Circadian rhythm sleep disorders: Lessons from the blind

Robert L. Sack, Alfred J. Lewy

Research output: Contribution to journalReview articlepeer-review

24 Scopus citations


As totally blind people cannot perceive the light-dark cycle (the major synchroniser of the circadian pacemaker) their circadian rhythms often "free run" on a cycle slightly longer than 24h. When the free-running sleep propensity rhythm passes out of phase with the desired time for sleep, night-time insomnia and daytime sleepiness result. It has recently been shown that daily melatonin administration can entrain the circadian pacemaker, thereby correcting this burdensome circadian sleep disorder. The primary purpose of this review is to elevate awareness of circadian sleep disorders in totally blind people (especially free-running rhythms) and to provide some guidance for clinical management. An additional goal is to show how research on sleep and circadian rhythms in the totally blind can contribute insights into the scientific understanding of the human circadian system.

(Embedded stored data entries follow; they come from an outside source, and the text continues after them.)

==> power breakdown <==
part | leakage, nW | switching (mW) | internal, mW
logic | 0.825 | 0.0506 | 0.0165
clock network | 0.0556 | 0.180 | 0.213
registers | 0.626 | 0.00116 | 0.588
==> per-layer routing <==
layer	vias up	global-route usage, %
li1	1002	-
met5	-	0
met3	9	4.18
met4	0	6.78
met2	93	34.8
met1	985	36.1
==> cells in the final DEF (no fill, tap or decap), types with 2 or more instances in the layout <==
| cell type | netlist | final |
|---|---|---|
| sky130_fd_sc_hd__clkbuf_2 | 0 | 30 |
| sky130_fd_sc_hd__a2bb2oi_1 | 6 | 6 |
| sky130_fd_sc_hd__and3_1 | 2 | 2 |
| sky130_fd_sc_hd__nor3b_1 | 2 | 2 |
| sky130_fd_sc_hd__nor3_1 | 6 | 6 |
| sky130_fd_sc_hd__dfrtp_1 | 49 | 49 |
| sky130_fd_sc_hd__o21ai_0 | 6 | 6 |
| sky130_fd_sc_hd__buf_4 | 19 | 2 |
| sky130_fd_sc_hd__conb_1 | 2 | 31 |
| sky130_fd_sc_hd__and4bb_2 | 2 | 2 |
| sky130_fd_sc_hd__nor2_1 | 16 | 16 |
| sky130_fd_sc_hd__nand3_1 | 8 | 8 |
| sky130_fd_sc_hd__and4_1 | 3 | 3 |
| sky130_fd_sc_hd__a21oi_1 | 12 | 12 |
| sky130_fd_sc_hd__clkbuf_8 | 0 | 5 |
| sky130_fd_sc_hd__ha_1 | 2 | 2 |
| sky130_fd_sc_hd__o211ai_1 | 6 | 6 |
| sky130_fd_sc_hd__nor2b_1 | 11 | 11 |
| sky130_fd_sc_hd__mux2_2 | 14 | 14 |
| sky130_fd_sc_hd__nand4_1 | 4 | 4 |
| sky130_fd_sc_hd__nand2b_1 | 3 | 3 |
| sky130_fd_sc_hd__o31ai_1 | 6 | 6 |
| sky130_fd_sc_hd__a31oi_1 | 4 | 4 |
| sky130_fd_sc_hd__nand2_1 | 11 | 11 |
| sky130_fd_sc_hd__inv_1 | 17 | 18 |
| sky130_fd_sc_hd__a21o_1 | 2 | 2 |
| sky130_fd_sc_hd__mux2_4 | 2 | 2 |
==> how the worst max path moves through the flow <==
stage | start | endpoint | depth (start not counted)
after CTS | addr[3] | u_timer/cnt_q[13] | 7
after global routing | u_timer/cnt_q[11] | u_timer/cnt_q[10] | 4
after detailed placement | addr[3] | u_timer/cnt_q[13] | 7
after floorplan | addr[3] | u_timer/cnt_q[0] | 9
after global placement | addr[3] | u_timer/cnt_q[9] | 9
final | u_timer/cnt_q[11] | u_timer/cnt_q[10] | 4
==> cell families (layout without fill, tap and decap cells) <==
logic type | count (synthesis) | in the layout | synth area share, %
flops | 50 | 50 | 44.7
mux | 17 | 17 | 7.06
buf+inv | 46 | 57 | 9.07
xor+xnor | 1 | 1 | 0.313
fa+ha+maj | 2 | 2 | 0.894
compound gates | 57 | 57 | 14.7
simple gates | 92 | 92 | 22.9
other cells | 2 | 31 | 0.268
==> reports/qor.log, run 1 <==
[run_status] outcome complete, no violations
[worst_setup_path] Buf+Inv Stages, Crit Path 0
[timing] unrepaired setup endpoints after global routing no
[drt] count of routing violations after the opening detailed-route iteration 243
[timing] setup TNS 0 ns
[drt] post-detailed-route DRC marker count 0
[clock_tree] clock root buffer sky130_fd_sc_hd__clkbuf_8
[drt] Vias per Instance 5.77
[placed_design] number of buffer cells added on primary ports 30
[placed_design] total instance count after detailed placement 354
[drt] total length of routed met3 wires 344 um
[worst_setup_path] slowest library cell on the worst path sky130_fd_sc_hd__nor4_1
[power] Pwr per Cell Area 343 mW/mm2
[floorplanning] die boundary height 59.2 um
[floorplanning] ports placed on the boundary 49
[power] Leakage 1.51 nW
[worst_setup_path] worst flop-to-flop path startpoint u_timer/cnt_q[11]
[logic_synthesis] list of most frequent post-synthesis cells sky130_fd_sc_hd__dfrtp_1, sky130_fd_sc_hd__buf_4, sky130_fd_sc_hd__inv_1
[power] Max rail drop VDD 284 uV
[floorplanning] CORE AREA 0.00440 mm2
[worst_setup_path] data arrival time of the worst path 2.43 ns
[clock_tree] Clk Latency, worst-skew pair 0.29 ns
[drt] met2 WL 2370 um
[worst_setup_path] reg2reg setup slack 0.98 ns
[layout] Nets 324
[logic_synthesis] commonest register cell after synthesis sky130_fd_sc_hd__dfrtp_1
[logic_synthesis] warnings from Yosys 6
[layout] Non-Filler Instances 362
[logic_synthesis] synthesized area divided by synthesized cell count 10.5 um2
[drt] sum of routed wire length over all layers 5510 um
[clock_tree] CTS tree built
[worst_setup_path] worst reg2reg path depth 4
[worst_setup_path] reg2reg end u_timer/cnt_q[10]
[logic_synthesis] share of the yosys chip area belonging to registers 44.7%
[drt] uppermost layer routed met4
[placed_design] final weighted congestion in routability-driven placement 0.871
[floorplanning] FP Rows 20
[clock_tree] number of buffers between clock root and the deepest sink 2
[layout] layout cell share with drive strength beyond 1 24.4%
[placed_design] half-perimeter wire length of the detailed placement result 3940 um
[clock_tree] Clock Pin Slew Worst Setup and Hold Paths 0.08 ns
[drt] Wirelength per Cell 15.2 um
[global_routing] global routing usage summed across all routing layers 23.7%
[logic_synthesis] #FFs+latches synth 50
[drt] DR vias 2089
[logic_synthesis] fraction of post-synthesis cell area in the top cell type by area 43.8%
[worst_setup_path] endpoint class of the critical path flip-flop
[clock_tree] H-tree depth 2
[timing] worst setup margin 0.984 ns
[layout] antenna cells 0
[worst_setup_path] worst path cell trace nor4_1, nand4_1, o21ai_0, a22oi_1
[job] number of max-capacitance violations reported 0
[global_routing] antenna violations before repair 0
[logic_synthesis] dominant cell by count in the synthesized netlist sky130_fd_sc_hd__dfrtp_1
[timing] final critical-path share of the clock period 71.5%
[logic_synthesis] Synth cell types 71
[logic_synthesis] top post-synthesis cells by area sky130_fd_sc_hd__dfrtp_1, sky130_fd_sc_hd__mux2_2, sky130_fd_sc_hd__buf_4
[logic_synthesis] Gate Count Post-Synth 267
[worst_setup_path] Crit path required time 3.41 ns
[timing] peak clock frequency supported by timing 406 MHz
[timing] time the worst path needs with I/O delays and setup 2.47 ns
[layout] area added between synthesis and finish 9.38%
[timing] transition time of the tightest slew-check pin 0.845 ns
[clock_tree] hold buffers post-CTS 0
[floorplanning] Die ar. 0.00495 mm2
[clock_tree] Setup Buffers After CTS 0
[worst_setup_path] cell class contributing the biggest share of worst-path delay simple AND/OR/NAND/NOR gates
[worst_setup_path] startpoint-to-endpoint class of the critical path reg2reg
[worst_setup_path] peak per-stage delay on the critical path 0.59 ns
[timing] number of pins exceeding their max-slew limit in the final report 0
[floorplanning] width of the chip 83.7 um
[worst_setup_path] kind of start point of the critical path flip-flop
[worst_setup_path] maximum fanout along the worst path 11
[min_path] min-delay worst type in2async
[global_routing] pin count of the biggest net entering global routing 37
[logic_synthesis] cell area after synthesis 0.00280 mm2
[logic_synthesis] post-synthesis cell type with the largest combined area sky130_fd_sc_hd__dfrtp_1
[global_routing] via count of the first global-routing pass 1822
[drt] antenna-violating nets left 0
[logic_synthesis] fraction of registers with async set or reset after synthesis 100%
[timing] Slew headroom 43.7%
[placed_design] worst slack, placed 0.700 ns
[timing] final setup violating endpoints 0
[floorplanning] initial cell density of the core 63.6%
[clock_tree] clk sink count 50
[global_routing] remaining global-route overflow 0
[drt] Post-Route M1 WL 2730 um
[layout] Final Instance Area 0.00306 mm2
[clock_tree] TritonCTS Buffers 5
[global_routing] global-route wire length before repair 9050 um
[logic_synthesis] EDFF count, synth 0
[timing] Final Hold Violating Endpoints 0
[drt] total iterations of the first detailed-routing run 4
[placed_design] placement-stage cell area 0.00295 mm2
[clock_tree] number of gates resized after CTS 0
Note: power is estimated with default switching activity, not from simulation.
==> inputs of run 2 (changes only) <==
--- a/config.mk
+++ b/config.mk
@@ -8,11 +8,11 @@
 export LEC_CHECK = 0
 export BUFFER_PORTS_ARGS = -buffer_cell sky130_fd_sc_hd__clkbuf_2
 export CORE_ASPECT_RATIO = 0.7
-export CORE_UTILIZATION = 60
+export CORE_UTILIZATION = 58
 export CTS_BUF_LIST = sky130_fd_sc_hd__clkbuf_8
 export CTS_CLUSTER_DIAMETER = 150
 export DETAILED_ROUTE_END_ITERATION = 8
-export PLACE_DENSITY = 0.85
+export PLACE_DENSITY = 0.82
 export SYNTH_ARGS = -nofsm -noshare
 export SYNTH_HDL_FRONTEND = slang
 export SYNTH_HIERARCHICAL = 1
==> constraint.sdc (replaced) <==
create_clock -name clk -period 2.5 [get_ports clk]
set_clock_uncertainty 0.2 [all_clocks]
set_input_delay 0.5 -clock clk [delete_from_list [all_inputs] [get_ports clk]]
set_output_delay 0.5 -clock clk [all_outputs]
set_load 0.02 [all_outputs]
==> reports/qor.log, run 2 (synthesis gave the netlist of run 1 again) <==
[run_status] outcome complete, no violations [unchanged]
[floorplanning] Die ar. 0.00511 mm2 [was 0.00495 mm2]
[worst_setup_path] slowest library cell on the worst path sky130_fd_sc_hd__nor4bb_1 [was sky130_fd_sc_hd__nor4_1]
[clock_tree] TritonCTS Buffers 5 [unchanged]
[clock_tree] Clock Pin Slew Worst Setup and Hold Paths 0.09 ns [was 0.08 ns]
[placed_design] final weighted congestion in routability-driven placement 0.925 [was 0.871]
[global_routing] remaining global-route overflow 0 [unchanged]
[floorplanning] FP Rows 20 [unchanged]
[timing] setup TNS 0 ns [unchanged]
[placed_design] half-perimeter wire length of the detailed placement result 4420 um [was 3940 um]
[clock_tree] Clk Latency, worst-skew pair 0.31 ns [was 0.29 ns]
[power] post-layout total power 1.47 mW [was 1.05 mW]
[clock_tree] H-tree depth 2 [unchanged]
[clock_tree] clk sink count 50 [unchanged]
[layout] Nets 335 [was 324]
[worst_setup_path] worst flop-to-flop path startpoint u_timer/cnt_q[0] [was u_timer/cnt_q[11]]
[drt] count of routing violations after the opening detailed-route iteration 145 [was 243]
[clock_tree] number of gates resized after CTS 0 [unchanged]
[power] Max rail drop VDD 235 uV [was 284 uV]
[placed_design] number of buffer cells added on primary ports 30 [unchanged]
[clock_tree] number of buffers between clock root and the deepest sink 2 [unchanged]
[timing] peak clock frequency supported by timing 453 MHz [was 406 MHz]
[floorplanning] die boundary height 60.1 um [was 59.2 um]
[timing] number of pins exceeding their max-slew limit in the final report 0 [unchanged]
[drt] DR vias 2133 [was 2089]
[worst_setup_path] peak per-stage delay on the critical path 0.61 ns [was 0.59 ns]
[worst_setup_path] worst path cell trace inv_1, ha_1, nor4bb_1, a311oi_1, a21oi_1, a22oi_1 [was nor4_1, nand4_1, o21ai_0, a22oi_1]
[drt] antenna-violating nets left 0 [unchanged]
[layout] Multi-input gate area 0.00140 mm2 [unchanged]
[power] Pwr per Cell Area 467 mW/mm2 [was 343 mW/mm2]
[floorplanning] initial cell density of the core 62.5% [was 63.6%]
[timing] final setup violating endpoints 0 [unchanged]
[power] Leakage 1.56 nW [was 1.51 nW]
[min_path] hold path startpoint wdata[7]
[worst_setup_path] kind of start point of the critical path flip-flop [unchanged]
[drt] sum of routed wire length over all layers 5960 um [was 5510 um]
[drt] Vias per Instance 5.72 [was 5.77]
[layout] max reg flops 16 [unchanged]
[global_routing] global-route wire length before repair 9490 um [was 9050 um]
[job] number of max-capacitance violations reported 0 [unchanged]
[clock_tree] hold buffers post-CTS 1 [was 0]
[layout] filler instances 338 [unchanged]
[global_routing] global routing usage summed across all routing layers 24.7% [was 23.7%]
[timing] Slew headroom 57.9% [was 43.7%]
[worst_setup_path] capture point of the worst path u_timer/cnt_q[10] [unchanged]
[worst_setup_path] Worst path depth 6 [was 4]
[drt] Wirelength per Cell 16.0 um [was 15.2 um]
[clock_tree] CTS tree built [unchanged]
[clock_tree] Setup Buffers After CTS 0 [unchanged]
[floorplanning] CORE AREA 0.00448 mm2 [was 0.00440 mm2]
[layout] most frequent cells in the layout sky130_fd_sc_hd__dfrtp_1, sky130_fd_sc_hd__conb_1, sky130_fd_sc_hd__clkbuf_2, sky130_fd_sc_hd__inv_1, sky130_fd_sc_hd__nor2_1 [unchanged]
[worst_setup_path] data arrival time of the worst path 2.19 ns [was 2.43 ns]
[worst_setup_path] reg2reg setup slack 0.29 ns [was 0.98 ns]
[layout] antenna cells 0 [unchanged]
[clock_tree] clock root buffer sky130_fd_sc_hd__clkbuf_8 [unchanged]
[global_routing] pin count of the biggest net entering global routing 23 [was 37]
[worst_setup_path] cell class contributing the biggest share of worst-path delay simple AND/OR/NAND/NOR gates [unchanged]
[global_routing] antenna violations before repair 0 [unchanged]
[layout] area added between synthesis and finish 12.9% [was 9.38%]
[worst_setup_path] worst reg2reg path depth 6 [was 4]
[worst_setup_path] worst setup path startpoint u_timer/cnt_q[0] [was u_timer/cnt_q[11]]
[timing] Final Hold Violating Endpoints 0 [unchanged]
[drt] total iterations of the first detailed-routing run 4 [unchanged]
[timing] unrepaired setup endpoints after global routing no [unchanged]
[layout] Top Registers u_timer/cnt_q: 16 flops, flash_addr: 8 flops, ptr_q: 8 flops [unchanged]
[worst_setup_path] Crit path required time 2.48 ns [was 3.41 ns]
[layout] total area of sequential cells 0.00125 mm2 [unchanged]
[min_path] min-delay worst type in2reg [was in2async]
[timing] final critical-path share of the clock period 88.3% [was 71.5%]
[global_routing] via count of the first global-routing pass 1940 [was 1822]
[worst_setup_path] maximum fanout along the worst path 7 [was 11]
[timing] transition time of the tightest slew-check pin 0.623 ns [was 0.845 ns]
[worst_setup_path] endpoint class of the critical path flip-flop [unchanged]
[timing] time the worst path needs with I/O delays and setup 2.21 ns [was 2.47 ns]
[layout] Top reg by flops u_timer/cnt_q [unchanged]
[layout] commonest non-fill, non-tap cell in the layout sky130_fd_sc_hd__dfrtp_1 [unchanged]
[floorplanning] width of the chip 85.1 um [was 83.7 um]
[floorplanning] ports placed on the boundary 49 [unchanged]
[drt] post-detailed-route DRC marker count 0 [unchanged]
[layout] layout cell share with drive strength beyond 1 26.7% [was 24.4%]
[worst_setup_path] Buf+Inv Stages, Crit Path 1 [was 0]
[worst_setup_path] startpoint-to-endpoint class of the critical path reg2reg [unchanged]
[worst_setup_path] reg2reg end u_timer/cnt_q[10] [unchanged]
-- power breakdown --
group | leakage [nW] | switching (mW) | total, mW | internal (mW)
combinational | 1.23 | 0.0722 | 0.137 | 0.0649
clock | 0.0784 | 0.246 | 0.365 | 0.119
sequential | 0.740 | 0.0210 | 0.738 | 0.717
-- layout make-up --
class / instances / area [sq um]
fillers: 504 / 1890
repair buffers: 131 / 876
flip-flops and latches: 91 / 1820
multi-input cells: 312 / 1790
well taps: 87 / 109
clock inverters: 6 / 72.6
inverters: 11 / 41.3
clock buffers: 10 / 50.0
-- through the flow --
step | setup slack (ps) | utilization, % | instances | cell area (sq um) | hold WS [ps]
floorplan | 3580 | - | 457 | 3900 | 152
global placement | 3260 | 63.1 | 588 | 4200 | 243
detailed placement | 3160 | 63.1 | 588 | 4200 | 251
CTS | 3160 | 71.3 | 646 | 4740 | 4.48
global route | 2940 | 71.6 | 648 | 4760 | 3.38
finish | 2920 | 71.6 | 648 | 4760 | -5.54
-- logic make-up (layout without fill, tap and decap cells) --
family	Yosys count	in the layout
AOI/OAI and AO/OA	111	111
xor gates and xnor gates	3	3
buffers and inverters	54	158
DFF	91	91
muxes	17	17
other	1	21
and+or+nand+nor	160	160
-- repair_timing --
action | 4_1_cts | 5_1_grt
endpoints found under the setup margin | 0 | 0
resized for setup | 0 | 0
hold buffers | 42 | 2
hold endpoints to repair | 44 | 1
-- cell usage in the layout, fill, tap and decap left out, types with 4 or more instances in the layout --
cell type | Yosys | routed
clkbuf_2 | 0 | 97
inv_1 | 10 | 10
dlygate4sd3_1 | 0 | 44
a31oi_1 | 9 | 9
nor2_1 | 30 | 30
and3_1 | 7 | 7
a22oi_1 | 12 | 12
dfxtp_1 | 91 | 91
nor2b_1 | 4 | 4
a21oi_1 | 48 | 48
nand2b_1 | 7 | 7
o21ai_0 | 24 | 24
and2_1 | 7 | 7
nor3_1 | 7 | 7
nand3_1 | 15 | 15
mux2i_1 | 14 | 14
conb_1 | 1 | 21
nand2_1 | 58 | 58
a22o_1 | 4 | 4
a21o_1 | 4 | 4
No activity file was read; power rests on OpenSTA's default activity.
$ cat config.mk
export PLATFORM = sky130hd
export DESIGN_NAME = lpddr2_power_bank_state
export DESIGN_NICKNAME = d
export VERILOG_FILES = /design/src/lpddr2_power_bank_state.v /design/src/bank_fsm.v
export VERILOG_INCLUDE_DIRS = /design/src
export SDC_FILE = /design/constraint.sdc
export NUM_CORES = 1
export LEC_CHECK = 0
export ABC_AREA = 0
export BUFFER_PORTS_ARGS = -buffer_cell sky130_fd_sc_hd__buf_2
export CORE_ASPECT_RATIO = 0.5
export CORE_UTILIZATION = 60
export CTS_CLUSTER_DIAMETER = 150
export CTS_CLUSTER_SIZE = 12
export DETAILED_ROUTE_END_ITERATION = 10
export PLACE_DENSITY_LB_ADDON = 0.25
export SLEW_MARGIN = 20
export SYNTH_ARGS = -nofsm -noshare
export SYNTH_HDL_FRONTEND = slang
export SYNTH_SLANG_ARGS = --single-unit
export TNS_END_PERCENT = 1
$ cat constraint.sdc
create_clock -name mclk -period 5.6 [get_ports mclk]
set_clock_uncertainty 0.1 [all_clocks]
set_input_delay 0 -clock mclk [delete_from_list [all_inputs] [get_ports mclk]]
set_output_delay 0 -clock mclk [all_outputs]
set_load 0.01 [all_outputs]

Original languageEnglish (US)
Pages (from-to)189-206
Number of pages18
JournalSleep Medicine Reviews
Issue number3
StatePublished - 2001
Externally publishedYes


  • Blindness
  • Circadian rhythms
  • Insomnia
  • Melatonin
  • Sleep disorders

ASJC Scopus subject areas

  • Pulmonary and Respiratory Medicine
  • Neurology
  • Clinical Neurology
  • Physiology (medical)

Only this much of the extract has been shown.